When the Wolverines built up a comfortable lead by the fourth quarter (Michigan beat Northwestern, 42-20) we headed over to Washington Circle to see what was going on. And things were fairly quiet outside the Ronald Reagan Institute for Emergency Medicine, though there were a number of news crews parked on the sidewalk; camera operators were setting up tripods; and George Washington University undergrads looked a bit bewildered as they were walked by.
When DCist decided that there wasn't much to see, we got on a 30-series bus to take us uptown. But that's where the speculation of Cheney's death started to get whisked into a mini-frenzy.
At Wisconsin Avenue and Dumbarton Street, a man in a big dark scarf and fedora-like hat boarded the bus and said something to the driver about Cheney, though we couldn't hear exactly what was said. But when he took his seat, the man started talking to a fellow passenger about how the vice president "died."

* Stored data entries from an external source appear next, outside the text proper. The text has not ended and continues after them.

[src/rtl/usb_in_retry_pkg.sv]
package usb_in_retry_pkg;
  typedef enum logic [1:0] {
    RESP_DATA  = 2'd0,
    RESP_NAK   = 2'd1,
    RESP_STALL = 2'd2
  } resp_e;
endpackage

[src/rtl/inret_ep.sv]
module inret_ep #(
  parameter int LEN_W  = 10,
  parameter int PTR_W  = 11,
  parameter bit BIG    = 1'b0,
  parameter int MAX_FS = 64,
  parameter int MAX_HS = 512
) (
  input  logic             clk_i,
  input  logic             rst_ni,
  input  logic             hs_mode_i,
  input  logic             load_i,
  input  logic [LEN_W-1:0] cnt_i,
  input  logic             start_i,
  input  logic             byte_i,
  input  logic             ack_i,
  input  logic             tmo_i,
  input  logic             setup_i,
  input  logic             irq_clr_i,
  output logic             armed_o,
  output logic [LEN_W-1:0] len_o,
  output logic [PTR_W-1:0] ptr_o,
  output logic             tog_o,
  output logic             irq_o
);
  localparam logic [LEN_W-1:0] FS_LIM = LEN_W'(MAX_FS);
  localparam logic [LEN_W-1:0] HS_LIM = LEN_W'(MAX_HS);

  logic [LEN_W-1:0] cap, cnt_lim;
  logic [PTR_W-1:0] base_q, base_nxt;

  assign cap      = (BIG && hs_mode_i) ? HS_LIM : FS_LIM;
  assign cnt_lim  = (cnt_i > cap) ? cap : cnt_i;
  assign base_nxt = base_q + PTR_W'(len_o);

  always_ff @(posedge clk_i or negedge rst_ni) begin
    if (!rst_ni) begin
      armed_o <= 1'b0;
      len_o   <= '0;
    end else if (ack_i) begin
      armed_o <= 1'b0;
    end else if (load_i && !armed_o) begin
      armed_o <= 1'b1;
      len_o   <= cnt_lim;
    end
  end

  always_ff @(posedge clk_i or negedge rst_ni) begin
    if (!rst_ni) begin
      base_q <= '0;
      ptr_o  <= '0;
    end else if (ack_i) begin
      base_q <= base_nxt;
      ptr_o  <= base_nxt;
    end else if (tmo_i || start_i) begin
      ptr_o  <= base_q;
    end else if (byte_i) begin
      ptr_o  <= ptr_o + 1'b1;
    end
  end

  always_ff @(posedge clk_i or negedge rst_ni) begin
    if (!rst_ni)      tog_o <= 1'b0;
    else if (setup_i) tog_o <= 1'b1;
    else if (ack_i)   tog_o <= ~tog_o;
  end

  always_ff @(posedge clk_i or negedge rst_ni) begin
    if (!rst_ni)        irq_o <= 1'b0;
    else if (ack_i)     irq_o <= 1'b1;
    else if (irq_clr_i) irq_o <= 1'b0;
  end
endmodule

[src/rtl/inret_txn.sv]
module inret_txn
  import usb_in_retry_pkg::*;
#(
  parameter int NUM_EP = 3,
  parameter int EP_W   = 2,
  parameter int LEN_W  = 10
) (
  input  logic                        clk_i,
  input  logic                        rst_ni,
  input  logic                        tok_in_i,
  input  logic [EP_W-1:0]             tok_ep_i,
  input  logic                        ack_i,
  input  logic                        tmo_i,
  input  logic [NUM_EP-1:0]           stall_i,
  input  logic [NUM_EP-1:0]           armed_i,
  input  logic [NUM_EP-1:0]           tog_i,
  input  logic [NUM_EP-1:0][LEN_W-1:0] len_i,
  output logic [NUM_EP-1:0]           start_o,
  output logic                        busy_o,
  output logic [EP_W-1:0]             act_ep_o,
  output logic                        resp_valid_o,
  output logic [1:0]                  resp_o,
  output logic                        pid_o,
  output logic [LEN_W-1:0]            len_o
);
  logic tok_ok, accept, sel_stall, sel_armed, sel_tog;
  logic [LEN_W-1:0] sel_len;
  resp_e resp_d;

  assign tok_ok = tok_in_i && !busy_o && ({1'b0, tok_ep_i} < (EP_W+1)'(NUM_EP));

  always_comb begin
    sel_stall = 1'b0;
    sel_armed = 1'b0;
    sel_tog   = 1'b0;
    sel_len   = '0;
    for (int i = 0; i < NUM_EP; i++) begin
      if (tok_ep_i == EP_W'(i)) begin
        sel_stall = stall_i[i];
        sel_armed = armed_i[i];
        sel_tog   = tog_i[i];
        sel_len   = len_i[i];
      end
    end
  end

  assign accept = tok_ok && !sel_stall && sel_armed;

  always_comb begin
    if (sel_stall)      resp_d = RESP_STALL;
    else if (sel_armed) resp_d = RESP_DATA;
    else                resp_d = RESP_NAK;
  end

  for (genvar g = 0; g < NUM_EP; g++) begin : g_start
    assign start_o[g] = accept && (tok_ep_i == EP_W'(g));
  end

  always_ff @(posedge clk_i or negedge rst_ni) begin
    if (!rst_ni) begin
      busy_o       <= 1'b0;
      act_ep_o     <= '0;
      resp_valid_o <= 1'b0;
      resp_o       <= RESP_NAK;
      pid_o        <= 1'b0;
      len_o        <= '0;
    end else begin
      resp_valid_o <= tok_ok;
      if (tok_ok) begin
        resp_o <= resp_d;
        pid_o  <= sel_tog;
        len_o  <= accept ? sel_len : '0;
      end
      if (accept) begin
        busy_o   <= 1'b1;
        act_ep_o <= tok_ep_i;
      end else if (busy_o && (ack_i || tmo_i)) begin
        busy_o   <= 1'b0;
      end
    end
  end
endmodule

[src/rtl/usb_in_retry.sv]
module usb_in_retry #(
  parameter int NUM_EP = 3,
  parameter int BIG_EP = 2,
  parameter int MAX_FS = 64,
  parameter int MAX_HS = 512,
  parameter int PTR_W  = 11,
  parameter int LEN_W  = $clog2(MAX_HS + 1),
  parameter int EP_W   = (NUM_EP > 1) ? $clog2(NUM_EP + 1) : 1
) (
  input  logic              clk_i,
  input  logic              rst_ni,
  input  logic              hs_mode_i,
  input  logic              tok_in_i,
  input  logic [EP_W-1:0]   tok_ep_i,
  input  logic              byte_rd_i,
  input  logic              hs_ack_i,
  input  logic              timeout_i,
  input  logic              setup_i,
  input  logic [NUM_EP-1:0] stall_i,
  input  logic              load_i,
  input  logic [EP_W-1:0]   load_ep_i,
  input  logic [LEN_W-1:0]  load_cnt_i,
  input  logic [NUM_EP-1:0] irq_clr_i,
  output logic              resp_valid_o,
  output logic [1:0]        resp_o,
  output logic              tx_pid_o,
  output logic [LEN_W-1:0]  len_o,
  output logic              busy_o,
  output logic [EP_W-1:0]   act_ep_o,
  output logic [PTR_W-1:0]  rd_ptr_o,
  output logic [NUM_EP-1:0] tog_o,
  output logic              rx0_tog_o,
  output logic [NUM_EP-1:0] irq_o
);
  logic [NUM_EP-1:0]             armed, start;
  logic [NUM_EP-1:0][LEN_W-1:0]  ep_len;
  logic [NUM_EP-1:0][PTR_W-1:0]  ep_ptr;

  inret_txn #(.NUM_EP(NUM_EP), .EP_W(EP_W), .LEN_W(LEN_W)) u_txn (
    .clk_i, .rst_ni,
    .tok_in_i, .tok_ep_i,
    .ack_i(hs_ack_i), .tmo_i(timeout_i),
    .stall_i, .armed_i(armed), .tog_i(tog_o), .len_i(ep_len),
    .start_o(start), .busy_o, .act_ep_o,
    .resp_valid_o, .resp_o, .pid_o(tx_pid_o), .len_o
  );

  for (genvar g = 0; g < NUM_EP; g++) begin : g_ep
    logic here;
    assign here = busy_o && (act_ep_o == EP_W'(g));
    inret_ep #(
      .LEN_W(LEN_W), .PTR_W(PTR_W), .BIG(g == BIG_EP),
      .MAX_FS(MAX_FS), .MAX_HS(MAX_HS)
    ) u_ep (
      .clk_i, .rst_ni, .hs_mode_i,
      .load_i(load_i && (load_ep_i == EP_W'(g))),
      .cnt_i(load_cnt_i),
      .start_i(start[g]),
      .byte_i(here && byte_rd_i),
      .ack_i(here && hs_ack_i),
      .tmo_i(here && timeout_i && !hs_ack_i),
      .setup_i(setup_i && (g == 0)),
      .irq_clr_i(irq_clr_i[g]),
      .armed_o(armed[g]), .len_o(ep_len[g]), .ptr_o(ep_ptr[g]),
      .tog_o(tog_o[g]), .irq_o(irq_o[g])
    );
  end

  always_comb begin
    rd_ptr_o = '0;
    for (int i = 0; i < NUM_EP; i++)
      if (act_ep_o == EP_W'(i)) rd_ptr_o = ep_ptr[i];
  end

  always_ff @(posedge clk_i or negedge rst_ni) begin
    if (!rst_ni)      rx0_tog_o <= 1'b0;
    else if (setup_i) rx0_tog_o <= 1'b1;
  end
endmodule

[config.mk]
export PLATFORM = sky130hd
export DESIGN_NAME = usb_in_retry
export DESIGN_NICKNAME = d
export VERILOG_FILES = /design/src/rtl/usb_in_retry_pkg.sv /design/src/rtl/inret_ep.sv /design/src/rtl/inret_txn.sv /design/src/rtl/usb_in_retry.sv
export SDC_FILE = /design/constraint.sdc
export NUM_CORES = 1
export LEC_CHECK = 0
export BUFFER_PORTS_ARGS = -buffer_cell sky130_fd_sc_hd__buf_2
export CAP_MARGIN = 20
export CORE_MARGIN = 3
export CORE_UTILIZATION = 25
export DETAILED_ROUTE_END_ITERATION = 6
export GPL_ROUTABILITY_DRIVEN = 0
export GPL_TIMING_DRIVEN = 0
export PLACE_DENSITY_LB_ADDON = 0.08
export SLEW_MARGIN = 20
export SYNTH_ARGS = -nofsm -noshare
export SYNTH_HDL_FRONTEND = slang
export SYNTH_SLANG_ARGS = --single-unit
[constraint.sdc]
create_clock -name clk_i -period 2.6 [get_ports clk_i]
set_clock_uncertainty 0.05 [all_clocks]
set_input_delay 0.52 -clock clk_i [delete_from_list [all_inputs] [get_ports clk_i]]
set_output_delay 0.52 -clock clk_i [all_outputs]
set_load 0.01 [all_outputs]
# [After elaboration in Yosys (flattened, before gate mapping)]
# Cells that the tools add are included.
# Widths: inputs -> output; s select.
[word_totals] wordCells=148 ff_bits=123 out_inout_bits=35 inputBits=29
[classes] eq_ne=6 n_bitwise=6 n_reduce_logical=56 n_addsub=6 mux=46 magnitude_cmp=3
[ops] operator="$mux 11" count=12
[ops] operator="$mux 10" count=7
[ops] operator="$add 11x1->11 const B" count=3
[ops] operator="$add 11x10->11" count=3
[ops] operator="$logic_and 1x1->1" count=29
[ops] operator="$mux 1" count=26
[ops] operator="$reduce_bool 2->1" count=8
[ops] operator="$gt 10x10->1" count=1
[ops] operator="$gt 10x7->1 const B" count=1
[ops] operator="$reduce_bool 3->1" count=3
[ops] operator="$eq 2x1->1 const B" count=3
[ops] operator="$eq 2x2->1 const B" count=3
[ops] operator="$logic_not 1->1" count=6
[ops] operator="$logic_not 2->1" count=3
[ops] operator="$not 1->1" count=6
[ops] operator="$reduce_and 2->1" count=3
[ops] operator="$logic_or 1x1->1" count=4
[ops] operator="$lt 2x2->1 const B" count=1
[ops] operator="$mux 2" count=1

# [Longest topological paths before layout]
[logic_depth] ltp_word=11 mapped_depth=8 mapped_depth_nobuf=8

# [Modules after synthesis]
# Synthesis repeated with hierarchy kept, for this count alone.
[unflattened] cells_unflattened=841 area_unflattened_um2=7734.9
[by_module_without_submodules] module="inret_ep (g_ep[2].u_ep)" cells_per_inst=244 area_per_inst_um2=2177.1 seq_area_each_um2=875.8 instances=1
[by_module_without_submodules] module="inret_ep (g_ep[0].u_ep)" cells_per_inst=232 area_per_inst_um2=2123.3 seq_area_each_um2=875.8 instances=1
[by_module_without_submodules] module="inret_ep (g_ep[1].u_ep)" cells_per_inst=222 area_per_inst_um2=2082.0 seq_area_each_um2=875.8 instances=1
[by_module_without_submodules] module="inret_txn" cells_per_inst=96 area_per_inst_um2=954.7 seq_area_each_um2=426.7 instances=1
[by_module_without_submodules] module="usb_in_retry" cells_per_inst=47 area_per_inst_um2=397.9 seq_area_each_um2=25.0 instances=1

# [Worst setup path before layout]
# No wires, ideal clock.
[synth_timing] path_kind="reg-to-reg" from="register g_ep[2].u_ep.len_o[0]" to="register g_ep[2].u_ep.base_q[8]" setup_slack_ps=252 period_less_slack_ps=2348 arrival_time_ps=2166 required_time_ps=2419 n_path_buf=0 stages_incl_launch_ff=8 setup_ps=131 path_cell_list="dfrtp_1 > ha_1 > fa_1 > a211oi_1 > o21bai_1 > a2111oi_0 > or4_1 > nand3_1"
[synth_via] elab_chain_cells=1
[synth_rtl] element="from (decl)" line="inret_ep.sv:20" rtl="output logic [LEN_W-1:0] len_o,"
[synth_rtl] element="from (signal assigned)" line="inret_ep.sv:43" rtl="len_o <= cnt_lim;"
[synth_rtl] element="$add 11x10->11" line="inret_ep.sv:33" rtl="assign base_nxt = base_q + PTR_W'(len_o);"
[synth_rtl] element="to (signal assigned)" line="inret_ep.sv:52" rtl="base_q <= base_nxt;"
[synth_rtl] element="to (decl)" line="inret_ep.sv:29" rtl="logic [PTR_W-1:0] base_q, base_nxt;"
# Every way passes these cells.
# A chain may end at the register's enable or synchronous reset.

# [Worst setup path after layout]
[layout_timing] from="register u_txn.act_ep_o[1]" to="output rd_ptr_o[3]"
[layout_via] elab_chain_cells=4 elab_cells_between_ends=6 classes_between="2 x eq/ne; 3 x mux; 1 x reduce/logical"
[layout_rtl] element="from (decl)" line="inret_txn.sv:20" rtl="output logic [EP_W-1:0] act_ep_o,"
[layout_rtl] element="from (signal assigned)" line="inret_txn.sv:76" rtl="act_ep_o <= tok_ep_i;"
[layout_rtl] element="$logic_not 2->1" line="usb_in_retry.sv:72" rtl="if (act_ep_o == EP_W'(i)) rd_ptr_o = ep_ptr[i];"
[layout_rtl] element="$mux 11 (2 in series)" line="usb_in_retry.sv:72"
[layout_rtl] element="$mux 11 (*)" line="usb_in_retry.sv:72"
[layout_rtl] element="to (decl)" line="usb_in_retry.sv:30" rtl="output logic [PTR_W-1:0] rd_ptr_o,"
# Every way passes the cells marked *; elsewhere a longest branch is shown, timed or not.

==> summary.txt <==
Synth
  – Async set or reset register ratio after synthesis: 1.00
  – Post-synth top flop: dfrtp_1
  – Mux cell area share after synthesis: 0.0468
  – Syn Nets: 964
  – Compound-Gate Fraction of Synth Area: 0.212
  – Largest family of logic cells by synthesized area: compound AO/OA/AOI/OAI gates
  – Post-synth EDFFs: 0
  – Sequential-to-total area share from yosys stat: 0.387
  – Post-synth cell types: 75
  – Mean post-synth cell area: 8.86 um2
  – Mapped Cells: 897
  – Seq cells post-synth: 123
  – Synthesized area: 0.00795 mm2
  – Adder-Cell Fraction of Synth Area: 0.0627
  – XOR/XNOR Fraction of Synth Area: 0.0408
  – Synth warn: 0
  – Post-Synth Simple-Gate Area: 0.205

Global route
  – GR Util All Layers: 0.170
  – Pin count of the biggest net entering global routing: 78
  – Vias in the first global route: 6767
  – First-pass GRT wire length: 43.0 mm
  – Initial antenna violation count: 0
  – Grt total ovfl: 0

Detailed routing
  – Routed Antenna Nets: 0
  – Via count: 6900
  – Vias per inst: 4.97
  – Wire per inst: 20.5 um
  – Routed WL: about 28 mm
  – Remaining DRCs: 0
  – First-pass DRT Iterations: 5
  – Initial drt markers: 441

Worst setup path
  – Startpoint Class: flop
  – Worst r2r src: g_ep[1].u_ep.len_o[0]
  – R2r worst-path depth: 7
  – Crit. End Element: output pin
  – CP Data Arrival Time: roughly 1900 ps
  – CP Class: flop to output pin
  – Worst path required time: 2030 ps
  – Critical register-to-register path endpoint: g_ep[1].u_ep.ptr_o[10]
  – Max FO, Critical Path: 10
  – R2r setup slk: 150 ps

Floorplanning
  – Num rows: 64
  – Die Width: 184 um
  – Core area: 0.0310 mm2
  – Height of the die: 184 um
  – Die footprint: approximately 0.034 mm2
  – I/O pin cnt: between 60 and 70
  – Initial core utilization: 0.256

Timing
  – Fmax: 0.401 GHz
  – Slew headroom: 0.391
  – Tightest Pin Transition: 901 ps
  – Final Hold Vio Count: 0
  – RSZ-0062 raised after global routing: no
  – Setup TNS: 0 ps
  – Final setup violation count: 0
  – Slew Viols, Final: 0
  – Final period util: 0.959
  – Minimum clock period: 2490 ps

Placed design
  – PortBufs: 62
  – Post-DP HPWL: 22.0 mm
  – Placed insts: between 1000 and 1500

Clocking
  – CTS tree: yes
  – Clock buffer depth: 2
  – Htree depth: 4
  – Clock transition at path regs: 70 ps
  – Worst-Skew Late Latency: 430 ps
  – Post-CTS Setup Repair Bufs: 0
  – Clk sink count: 123
  – TritonCTS Buffers: 17
  – Clock root buffer: clkbuf_16

Layout
  – Post-route insts no fill: 1389
  – Number of diodes: 0
  – Layout Nets: approximately 1000
  – P&R area growth vs syn: 19.1%
  – Share of post-route cells with drive strength above 1: 0.162
  – # fillers: 3287

Power
  – VDD IR-drop max: 0.000465 V
  – LEAKAGE: 4.35 nW
  – Power density over cell area: 840 mW/mm2

Worst hold path
  – Worst hold path startpoint: irq_clr_i[0]
  – Hold path cells: 2
  – Worst hold path type: primary input to flop
  – Worst hold endpoint: g_ep[0].u_ep.irq_o

Status
  – Status: finished clean

Run
  – Max_cap viols: 0
-- layout by cell type, fill, tap and decap left out, types with 9 or more instances in the layout --
cell type and count:
buf_4 10, o21ai_1 19, a31oi_1 10, ha_1 35, clkbuf_16 17, nor3_1 19, xor2_1 16, nand3_1 23
inv_1 21, o21ai_0 66, a211oi_1 9, clkbuf_1 14, a21o_1 14, o211ai_1 17, dfrtp_1 122, nor2_1 61
nand2_1 155, and2_1 9, buf_2 75, a21oi_1 44, mux2i_1 27, a22oi_1 14, xnor2_1 21
-- critical path, cell delays in order, from the launching register on --
cell and delay, ps:
dfrtp_1 370, buf_6 160, clkbuf_2 340, mux2i_1 290, o21ai_0 150, buf_2 180
-- state kept, by name, indices dropped and copies added (netlist names) --
register,cells
g_ep.u_ep.armed_o,3
g_ep.u_ep.base_q,33
g_ep.u_ep.irq_o,3
g_ep.u_ep.len_o,30
g_ep.u_ep.ptr_o,33
g_ep.u_ep.tog_o,3
rx0_tog_o,1
u_txn.act_ep_o,2
u_txn.busy_o,1
u_txn.len_o,10
u_txn.pid_o,1
u_txn.resp_o,2
u_txn.resp_valid_o,1
-- cells in the mapped netlist (15+ instances only) --
master | instances | area (um2)
dfrtp_1 | 122 | 3050
ha_1 | 35 | 438
nand3_1 | 23 | 115
o211ai_1 | 17 | 128
mux2i_1 | 27 | 270
nor3_1 | 19 | 95.1
clkbuf_1 | 15 | 56.3
xnor2_1 | 21 | 184
nor2_1 | 61 | 229
nand2_1 | 155 | 582
buf_2 | 15 | 75.1
xor2_1 | 16 | 140
a21oi_1 | 44 | 220
o21ai_1 | 16 | 80.1
inv_1 | 21 | 78.8
o21ai_0 | 69 | 345
-- how the worst max path moves through the flow --
stage,from,cells after the start,slack (ps),endpoint
floorplan,g_ep[2].u_ep.len_o[0],7,250,g_ep[2].u_ep.base_q[8]
global placement,rst_ni,1,-1080,g_ep[0].u_ep.len_o[4]
detailed placement,g_ep[2].u_ep.len_o[0],7,-90,g_ep[2].u_ep.base_q[8]
CTS,g_ep[2].u_ep.len_o[0],7,10,g_ep[2].u_ep.base_q[8]
global route,g_ep[0].u_ep.len_o[0],8,2,g_ep[0].u_ep.ptr_o[6]
finish,u_txn.act_ep_o[1],5,110,rd_ptr_o[3]
-- routing by layer --
metal | wire length (um) | track usage | vias to the layer above | share of wire
li1 | - | - | 3418 | -
met5 | 0 | 0 | - | 0
met2 | 12500 | 0.260 | 102 | 0.44
met4 | 545 | 0.0484 | 0 | 0.019
met1 | 14500 | 0.245 | 3358 | 0.51
met3 | 814 | 0.0288 | 22 | 0.029
-- layout make-up --
class	count	area, um2	area share
Timing Repair Buffer	64	358	0.0378
Inverter	21	78.8	0.00833
Clock buffer	20	457	0.0483
Tap cell	396	495	0.0524
Clock inverter	12	163	0.0172
Multi-Input combinational cell	705	4540	0.480
Buffer	48	289	0.0305
Sequential cell	123	3080	0.325
-- what timing repair did --
action / CTS / global route
resized for setup: 7 / 10
setup endpoints to repair: 14 / 14
hold buffers: 1 / 0
pin swaps: 0 / 2
hold endpoints to repair: 45 / 0
-- cell families (layout without fill, tap and decap cells) --
family                   after synthesis  in the layout
buffers and inverters                 69            165
XOR/XNOR                              37             37
multiplexers                          36             36
adder cells (fa/ha/maj)               38             38
AO/OA/AOI/OAI                        255            255
AND/OR/NAND/NOR                      339            339
flip-flops                           123            123
-- through the flow --
step           hold slack, ps  power, mW  area, um2  utilization  worst slack (ps)
2_1_floorplan             174       4.39       7950            -               252
3_3_place_gp              394       5.40       8750        0.282             -1080
3_5_place_dp              394       5.40       8790        0.284             -90.1
4_1_cts                   200       8.03       9430        0.304              12.1
5_1_grt                   212       8.44       9460        0.305              2.22
6_report                  212       7.95       9460        0.305               108
-- power breakdown --
part	total (mW)	switching [mW]	internal, mW
Combinational	2.39	1.35	1.04
Sequential	2.98	0.661	2.32
Clock	2.58	1.01	1.57
(Power assumes the default switching activity.)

"No?!?! Cheney's dead?" the passenger replied.
"Yeah, that's what da news sez."
"Wow. That's big. That's big."
Big indeed, we thought, thinking that we had missed out on a major piece of news while stuck on the bus in Georgetown traffic.
But as of 5 p.m., the Post is saying that there is nothing at the current time that is pointing to an immediate darkened fate for the vice president.
Mary Matalin, a former Cheney adviser, tells the Post that the outlook looks bright for the vice president.
"He's fine," Matalin said. "He's in his street clothes and walking from room to room for the tests. The tests he's taken so far are fine."